As in the case of Sapiens HG38, harmonic resonances are observed for the Fibonacci and Lucas periods upstream and downstream of 34. However, the periods of Fibonacci (55 89) and the Lucas period (47 76) situated between the two main resonances (34 and 123) of Neanderthal have their harmonic waves longer and fewer than in the corresponding cases in Sapiens Build34 which, it contains only the major resonance 34. The 2 figures below summarize and compare these 2 main resonances 34 123 of Neanderthal and 34 of Sapiens Build34.

We can here summarize the similarities and differences characterizing on the one hand the 2 chromosomes4 of Sapiens HG38 and Build34 and, on the other hand, the chromosome4 of Neanderthal.
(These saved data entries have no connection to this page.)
<file path="src/rtl/oaht_pkg.sv">
// ----------------------------------------------------------------------------
// oaht_pkg
// Types and codes shared by the open-addressing hash table modules.
// ----------------------------------------------------------------------------
package oaht_pkg;

  localparam int KEY_W   = 32;
  localparam int VAL_W   = 32;
  localparam int CMD_W   = 2;
  localparam int STAT_W  = 2;
  localparam int TAG_W   = 2;
  localparam int SLOT_W  = 8;
  localparam int COUNT_W = 9;
  localparam int CFG_W   = 4;

  localparam logic [CFG_W-1:0] CAP_LOG2_RESET = 4'd8;
  localparam logic [CFG_W-1:0] CAP_LOG2_MIN   = 4'd2;

  localparam logic [CMD_W-1:0] CMD_SET = 2'd0;
  localparam logic [CMD_W-1:0] CMD_GET = 2'd1;
  localparam logic [CMD_W-1:0] CMD_DEL = 2'd2;

  localparam logic [STAT_W-1:0] ST_OK       = 2'd0;
  localparam logic [STAT_W-1:0] ST_NOTFOUND = 2'd1;
  localparam logic [STAT_W-1:0] ST_FULL     = 2'd2;

  localparam logic [TAG_W-1:0] TAG_EMPTY = 2'd0;
  localparam logic [TAG_W-1:0] TAG_USED  = 2'd1;
  localparam logic [TAG_W-1:0] TAG_DEAD  = 2'd2;

  typedef enum logic [1:0] {
    S_CLEAR,
    S_IDLE,
    S_PROBE,
    S_HOLD
  } state_t;

  typedef struct packed {
    logic rd_en;
    logic tag_we;
    logic key_we;
    logic val_we;
  } store_ctl_t;

endpackage

</file>
<file path="src/rtl/oaht_seq.sv">
// ----------------------------------------------------------------------------
// oaht_seq
// Probe sequencer: one slot compared per cycle, stop handling, count and
// result register.
// ----------------------------------------------------------------------------
module oaht_seq #(
  parameter int CAPACITY = 256,
  localparam int IDX_W = $clog2(CAPACITY),
  localparam int CNT_W = IDX_W + 1
) (
  input  logic                         clk,
  input  logic                         rst_n,
  input  logic [oaht_pkg::CFG_W-1:0]   cap_log2,
  input  logic                         in_valid,
  output logic                         in_ready,
  input  logic [oaht_pkg::CMD_W-1:0]   in_cmd,
  input  logic [oaht_pkg::KEY_W-1:0]   in_key,
  input  logic [31:0]                  in_hash,
  input  logic [oaht_pkg::VAL_W-1:0]   in_val,
  output logic                         out_valid,
  input  logic                         out_ready,
  output logic [oaht_pkg::STAT_W-1:0]  out_status,
  output logic [oaht_pkg::VAL_W-1:0]   out_val,
  output logic [oaht_pkg::SLOT_W-1:0]  out_slot,
  output logic [oaht_pkg::COUNT_W-1:0] out_count,
  output oaht_pkg::store_ctl_t         st_ctl,
  output logic [IDX_W-1:0]             st_rd_addr,
  output logic [IDX_W-1:0]             st_wr_addr,
  output logic [oaht_pkg::TAG_W-1:0]   st_wr_tag,
  output logic [oaht_pkg::KEY_W-1:0]   st_wr_key,
  output logic [oaht_pkg::VAL_W-1:0]   st_wr_val,
  input  logic [oaht_pkg::TAG_W-1:0]   st_rd_tag,
  input  logic [oaht_pkg::KEY_W-1:0]   st_rd_key,
  input  logic [oaht_pkg::VAL_W-1:0]   st_rd_val
);

  oaht_pkg::state_t state_r, state_nxt;

  logic [oaht_pkg::CMD_W-1:0]   cmd_r, cmd_nxt;
  logic [oaht_pkg::KEY_W-1:0]   key_r, key_nxt;
  logic [oaht_pkg::VAL_W-1:0]   val_r, val_nxt;
  logic [IDX_W-1:0]             start_r, start_nxt;
  logic [IDX_W-1:0]             idx_r, idx_nxt;
  logic [IDX_W-1:0]             clr_r, clr_nxt;
  logic [CNT_W-1:0]             cnt_r, cnt_nxt;
  logic [oaht_pkg::STAT_W-1:0]  res_status_r, res_status_nxt;
  logic [oaht_pkg::VAL_W-1:0]   res_val_r, res_val_nxt;
  logic [IDX_W-1:0]             res_slot_r, res_slot_nxt;
  logic                         out_valid_r, out_valid_nxt;
  logic [oaht_pkg::STAT_W-1:0]  out_status_r, out_status_nxt;
  logic [oaht_pkg::VAL_W-1:0]   out_val_r, out_val_nxt;
  logic [oaht_pkg::SLOT_W-1:0]  out_slot_r, out_slot_nxt;
  logic [oaht_pkg::COUNT_W-1:0] out_count_r, out_count_nxt;

  logic [oaht_pkg::CFG_W-1:0] lg;
  logic [CNT_W-1:0]           size;
  logic [IDX_W-1:0]           mask;
  logic [IDX_W-1:0]           in_start;
  logic [IDX_W-1:0]           next_idx;
  logic                       accept;
  logic                       clr_done;
  logic                       hit;
  logic                       stop;
  logic                       wrap;
  logic                       is_used;
  logic                       out_free;
  logic [31:0]                slot_ext;
  logic [31:0]                cnt_ext;

  // active table size and index mask
  assign lg   = (cap_log2 < oaht_pkg::CAP_LOG2_MIN) ? oaht_pkg::CAP_LOG2_MIN : cap_log2;
  assign size = ({1'b0, lg} >= 5'(IDX_W)) ? CNT_W'(CAPACITY) : (CNT_W'(1) << lg);
  assign mask = IDX_W'(size - CNT_W'(1));

  assign in_start = in_hash[IDX_W-1:0] & mask;
  assign next_idx = (idx_r + IDX_W'(1)) & mask;
  assign accept   = (state_r == oaht_pkg::S_IDLE) && in_valid;
  assign clr_done = (clr_r == IDX_W'(CAPACITY - 1));
  assign is_used  = (st_rd_tag == oaht_pkg::TAG_USED);
  assign hit      = is_used && (st_rd_key == key_r);
  assign stop     = hit || (st_rd_tag == oaht_pkg::TAG_EMPTY) ||
                    ((cmd_r == oaht_pkg::CMD_SET) && (st_rd_tag == oaht_pkg::TAG_DEAD));
  assign wrap     = (next_idx == start_r);
  assign out_free = !out_valid_r || out_ready;

  // next state
  always_comb begin
    state_nxt = state_r;
    case (state_r)
      oaht_pkg::S_CLEAR: begin
        if (clr_done) state_nxt = oaht_pkg::S_IDLE;
      end
      oaht_pkg::S_IDLE: begin
        if (in_valid) begin
          state_nxt = (in_cmd == oaht_pkg::CMD_SET || in_cmd == oaht_pkg::CMD_GET ||
                       in_cmd == oaht_pkg::CMD_DEL) ? oaht_pkg::S_PROBE : oaht_pkg::S_HOLD;
        end
      end
      oaht_pkg::S_PROBE: begin
        if (stop || wrap) state_nxt = oaht_pkg::S_HOLD;
      end
      oaht_pkg::S_HOLD: begin
        if (out_free) state_nxt = oaht_pkg::S_IDLE;
      end
      default: state_nxt = oaht_pkg::S_IDLE;
    endcase
  end

  // outputs and datapath
  always_comb begin
    st_ctl         = '0;
    st_rd_addr     = next_idx;
    st_wr_addr     = idx_r;
    st_wr_tag      = oaht_pkg::TAG_USED;
    st_wr_key      = key_r;
    st_wr_val      = val_r;
    in_ready       = 1'b0;
    cmd_nxt        = cmd_r;
    key_nxt        = key_r;
    val_nxt        = val_r;
    start_nxt      = start_r;
    idx_nxt        = idx_r;
    clr_nxt        = clr_r;
    cnt_nxt        = cnt_r;
    res_status_nxt = res_status_r;
    res_val_nxt    = res_val_r;
    res_slot_nxt   = res_slot_r;
    out_valid_nxt  = out_ready ? 1'b0 : out_valid_r;
    out_status_nxt = out_status_r;
    out_val_nxt    = out_val_r;
    out_slot_nxt   = out_slot_r;
    out_count_nxt  = out_count_r;
    slot_ext       = 32'(res_slot_r);
    cnt_ext        = 32'(cnt_r);

    case (state_r)
      oaht_pkg::S_CLEAR: begin
        st_ctl.tag_we = 1'b1;
        st_wr_addr    = clr_r;
        st_wr_tag     = oaht_pkg::TAG_EMPTY;
        clr_nxt       = clr_r + IDX_W'(1);
      end
      oaht_pkg::S_IDLE: begin
        in_ready     = 1'b1;
        st_ctl.rd_en = in_valid;
        st_rd_addr   = in_start;
        if (accept) begin
          cmd_nxt        = in_cmd;
          key_nxt        = in_key;
          val_nxt        = in_val;
          start_nxt      = in_start;
          idx_nxt        = in_start;
          res_status_nxt = oaht_pkg::ST_OK;
          res_val_nxt    = '0;
          res_slot_nxt   = '0;
        end
      end
      oaht_pkg::S_PROBE: begin
        if (stop) begin
          res_slot_nxt = idx_r;
          case (cmd_r)
            oaht_pkg::CMD_SET: begin
              st_ctl.val_we = 1'b1;
              if (!is_used) begin
                st_ctl.tag_we = 1'b1;
                st_ctl.key_we = 1'b1;
                if (cnt_r < size) cnt_nxt = cnt_r + CNT_W'(1);
              end
            end
            oaht_pkg::CMD_GET: begin
              if (is_used) res_val_nxt = st_rd_val;
              else res_status_nxt = oaht_pkg::ST_NOTFOUND;
            end
            default: begin
              if (is_used) begin
                st_ctl.tag_we = 1'b1;
                st_wr_tag     = oaht_pkg::TAG_DEAD;
                if (cnt_r != '0) cnt_nxt = cnt_r - CNT_W'(1);
              end
            end
          endcase
        end else if (wrap) begin
          res_status_nxt = oaht_pkg::ST_FULL;
        end else begin
          st_ctl.rd_en = 1'b1;
          idx_nxt      = next_idx;
        end
      end
      oaht_pkg::S_HOLD: begin
        if (out_free) begin
          out_valid_nxt  = 1'b1;
          out_status_nxt = res_status_r;
          out_val_nxt    = res_val_r;
          out_slot_nxt   = slot_ext[oaht_pkg::SLOT_W-1:0];
          out_count_nxt  = cnt_ext[oaht_pkg::COUNT_W-1:0];
        end
      end
      default: ;
    endcase
  end

  always_ff @(posedge clk) begin
    if (!rst_n) begin
      state_r     <= oaht_pkg::S_CLEAR;
      clr_r       <= '0;
      cnt_r       <= '0;
      out_valid_r <= 1'b0;
    end else begin
      state_r     <= state_nxt;
      clr_r       <= clr_nxt;
      cnt_r       <= cnt_nxt;
      out_valid_r <= out_valid_nxt;
    end
  end

  always_ff @(posedge clk) begin
    cmd_r        <= cmd_nxt;
    key_r        <= key_nxt;
    val_r        <= val_nxt;
    start_r      <= start_nxt;
    idx_r        <= idx_nxt;
    res_status_r <= res_status_nxt;
    res_val_r    <= res_val_nxt;
    res_slot_r   <= res_slot_nxt;
    out_status_r <= out_status_nxt;
    out_val_r    <= out_val_nxt;
    out_slot_r   <= out_slot_nxt;
    out_count_r  <= out_count_nxt;
  end

  assign out_valid  = out_valid_r;
  assign out_status = out_status_r;
  assign out_val    = out_val_r;
  assign out_slot   = out_slot_r;
  assign out_count  = out_count_r;

endmodule

</file>
<file path="config.mk">
export PLATFORM = sky130hd
export DESIGN_NAME = oaht_seq
export DESIGN_NICKNAME = d
export VERILOG_FILES = /design/src/rtl/oaht_pkg.sv /design/src/rtl/oaht_seq.sv
export SDC_FILE = /design/constraint.sdc
export NUM_CORES = 1
export LEC_CHECK = 0
export BUFFER_PORTS_ARGS = -buffer_cell sky130_fd_sc_hd__buf_2
export CORE_MARGIN = 8
export CORE_UTILIZATION = 50
export CTS_BUF_LIST = sky130_fd_sc_hd__clkbuf_8
export DETAILED_ROUTE_END_ITERATION = 16
export PLACE_DENSITY = 0.81
export SLEW_MARGIN = 0
export SYNTH_ARGS = -nofsm -noshare
export SYNTH_HDL_FRONTEND = slang
export SYNTH_SLANG_ARGS = --single-unit
</file>
<file path="constraint.sdc">
create_clock -name clk -period 7.1 [get_ports clk]
set_clock_uncertainty 0.15 [all_clocks]
set_input_delay 0.71 -clock clk [delete_from_list [all_inputs] [get_ports clk]]
set_output_delay 0.71 -clock clk [all_outputs]
set_load 0.02 [all_outputs]
</file>
==> metrics.yaml <==
synthesis:
  synth.top_cell.area_share: 0.639
  avgSynthCellArea_um2: 14.2
  ys_types: 67
  yosysSeqAreaShare: 0.688
  syn_area_um2: 8220
  synth-main-ff-cell: "edfxtp_1"
  netlist_instances: 580
  ys_warn_count: 0
  synth_edf_count: 175
  ys_ff_latch: 195
  async_reset_ff_frac: 0
  synth_top_cell_by_area: "edfxtp_1"
  yosys-top-cells-area: "edfxtp_1 (64%), xnor2_1 (5.1%), dfxtp_1 (4.9%)"
sta:
  worst_slew_pin_slew_ns: 1.04
  tns_ns: 0
  max_freq_mhz: 241
  maxSlewViolCount: 0
  hold_viol_final: 0
  rsz0062_at_grt: "no"
  maxSlewHeadroom: 0.304
  setup_viol: 0
  post-route-period-util: 0.585
  holdWs_ns: 0.262
  layout_min_cycle_time_ns: 4.15
  setup_ws_ns: 2.95
finish:
  syn_to_final_growth_pct: 25.4
  postLayoutCoreUtil: 0.631
  drive_gt1_frac: 0.393
  most-common-layout-cells: "buf_2 (286), edfxtp_1 (175), xnor2_1 (48)"
  final_nets: 1064
  diodes: 0
  final_common_cell: "buf_2"
job:
  maxCapViolCount: 0
power:
  peakVddDrop_uv: 150
  power_leakage_nw: 4.03
  power_density_nw_per_um2: 204
  finalPower_mw: 2.10
clock_network:
  insertion_delay_ns: 0.46
  cts_tree: "yes"
  holdBufCountCts: 0
  postCtsSetupBuffers: 0
  cts_made_buffers: 17
  cts_htree_levels: 4
  cts.path.max_buffers: 2
  cts_sinks: 195
  clk_pin_slew_ns: 0.12
  cts_resized: 0
  root_buffer: "clkbuf_8"
hold_path:
  hp-start: "in_val[27]"
  hp-class: "in -> reg"
floorplan:
  fp.dieW_um: 144
  dieArea_um2: 20800
  die_y_um: 144
  pin_count: 311
  initial_core_util: 0.503
  coreArea_um2: 16300
  rows: 47
global_routing:
  grt_start_max_net_pins: 73
  grt_pass1_vias: 5749
  antenna_found_initial: 3
  grt_first_pass_wirelength_um: 31300
  overflow: 0
  grt_usage: 0.202
worst_setup_path:
  criticalPathCategory: "reg -> out"
  timing.rr.start: "st_wr_key[20]"
  cp-startpoint: "idx_r[0]"
  slowest_delay_ns: 0.59
  crit_arrival_ns: 3.29
  ff2ff_setup_slack_ns: 3.24
  critical_path_required_ns: 6.24
  cp-start-kind: "flip-flop"
  crit_fanout: 9
  cp_top_family: "simple AND/OR/NAND/NOR gates"
  path_cells: "ha_1 > xnor2_1 > nor4b_1 > a2111oi_0 > nand4_1 > or4_4 > nand3_1 > a21boi_1 > buf_2"
  endpoint_kind: "primary output"
  crit_path_top_delay_cell: "or4_4"
  worst-path-buf-inv: 1
route:
  first_pass_iters: 4
  wl_per_cell_um: 19.2
  vias: 5734
  viasPerCell: 5.20
  first_iter_violations: 319
  detail-route-antenna-nets: 0
  wirelength_um: 21100
  post-route-drc-count: 0
placement:
  dp_hpwl_um: 16700
  globalplace.congestion: 0.864
  portBuffers: 286
  pre_cts_slack_ns: 2.72
outcome:
  status: "finished clean"
[state kept, by name (all words and copies together) (netlist names), 9 cells and up]
register,count
st_wr_key,32
cnt_r,9
res_val_r,32
out_count,9
out_val,32
st_wr_val,32
[metal layers]
layer  GRT usage  share of wire  vias to the layer above
met3      0.0799           0.12                       30
li1            -              -                     2717
met1       0.216           0.36                     2691
met5           0         0.0019                        -
met4      0.0717          0.019                        6
met2       0.357           0.50                      290
[layout make-up]
cell class,count,area [um2]
inverters,13,53.8
clock inverters,15,206
fillers,1247,6030
multi-input cells,353,2430
repair buffers,289,1450
flip-flops and latches,195,5660
well taps,220,275
clock buffers,17,234
[synthesized netlist by cell type (4+ instances only)]
cell      count
inv_1         8
xor2_1        5
o21ai_0      20
edfxtp_1    175
nand3_1      12
xnor2_1      48
clkbuf_1     14
a211oi_1      4
nand4_1      14
nor4_1        4
mux2_2        8
a21o_1        5
or3_1         6
nor2_1       45
and2_1       39
a21oi_1      25
nor2b_1      10
nand2_1      29
dfxtp_1      20
ha_1         22
mux2i_1       5
[worst register-to-register path, stage by stage (launching register included)]
cell and delay (ns):
edfxtp_1 0.42, xnor2_1 0.21, nand4_1 0.13, nor4_1 0.35, nand2_1 0.17, a22o_2 0.36, a21oi_1 0.75, a21boi_4 0.95
[where the power goes]
part / internal [mW] / total (mW) / switching [mW] / leakage (nW)
logic: 0.0518 / 0.101 / 0.0495 / 2.14
registers: 1.24 / 1.25 / 0.00335 / 1.68
clock network: 0.307 / 0.752 / 0.445 / 0.215
total: 1.60 / 2.10 / 0.498 / 4.03
[final timing paths]
check	to	depth (start not counted)
hold reg to reg	out_val[20]	0
hold / removal	st_wr_val[27]	1
setup reg to reg	res_val_r[20]	7
setup / recovery	st_ctl[3]	9
[through the flow]
step           cells  area, um2
2_1_floorplan    582       8230
3_3_place_gp    1070       9870
3_5_place_dp    1070       9870
4_1_cts         1102      10300
5_1_grt         1102      10300
6_report        1102      10300
[logic make-up after synthesis]
kind of cell | count (synthesis) | synth area share
other | 1 | 0.000456
AOI/OAI and AO/OA | 83 | 0.0665
buffers and inverters | 34 | 0.0196
xor gates and xnor gates | 53 | 0.0565
and+or+nand+nor | 177 | 0.114
adders and majority gates | 23 | 0.0359
muxes | 14 | 0.0189
DFF | 195 | 0.688
Power figures use the tool's default switching activity.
Five remarkable points emerge quickly:

a) The resonance of 34 bases is common to these 3 chromosomes.

b) The resonances 34 of the 2 Sapiens and Neanderthals differ in their forms (see figure 46) (Figure 47).

c) Point (b) can be explained by the remarkable fact that a 21-PHASE DEPHASING differentiates chromosome4 from Neanderthal of the 2 chromosomes4 of Sapiens.

d) A second major difference differentiating Neanderthal Sapiens is the emergence in Neanderthal of a second major resonance of 123 bases. We will observe that 123 is a Lucas number.

e) We finally notice that this resonance of 123 is subdivided into a triple symmetric substructure of periods 34 between 55 and 34.

f) For each of these 3 genomes the chromosomes4 have harmonic resonances which are attenuated as we move away from the major resonance 34. Neanderthal having 2 major resonances 34 and 123, the harmonic resonances between these 2 attractors (55 76 89) will attenuate less than their counterparts of Sapiens Build34. Curiously, this remark can be generalized to ALL harmonic resonances with the exception of the resonance 47 for which the chromosomes4 of Sapiens HG38 and Build34 are more optimal than that of Neanderthal (see figure below). A possible explanation could result from a superiority of the Sapiens resonance 34 on the Neanderthal resonance 34, a superiority that would propagate on the 2 neighboring harmonic resonances 47 of Sapiens and Neanderthal. Figure 48, Figure 49.

What happens to chromosomes4 of monkeys next to humans? Table 11

As with Sapiens and Neanderthal, the chromosome4 of these primates are here also the most "optimal" of the 34 chromosomes. In the chimpanzee, the urangutan and the gorilla, they are also characterized by a Fibonacci resonance. But this is no longer the case with the macaque. Figure 50, Figure 51, Figure 52, Figure 53, Figure 54, Figure 55, Figure 56, Figure 57.

We thus note that the chimpanzee and ourangutan have the same resonance as in 21, and their barcodes of periods are analogous. The gorilla, it has a very long resonance of 55. When the macaque, it seems more foreign with a resonance of 43, which is neither a Lucas number nor a Fibonacci number.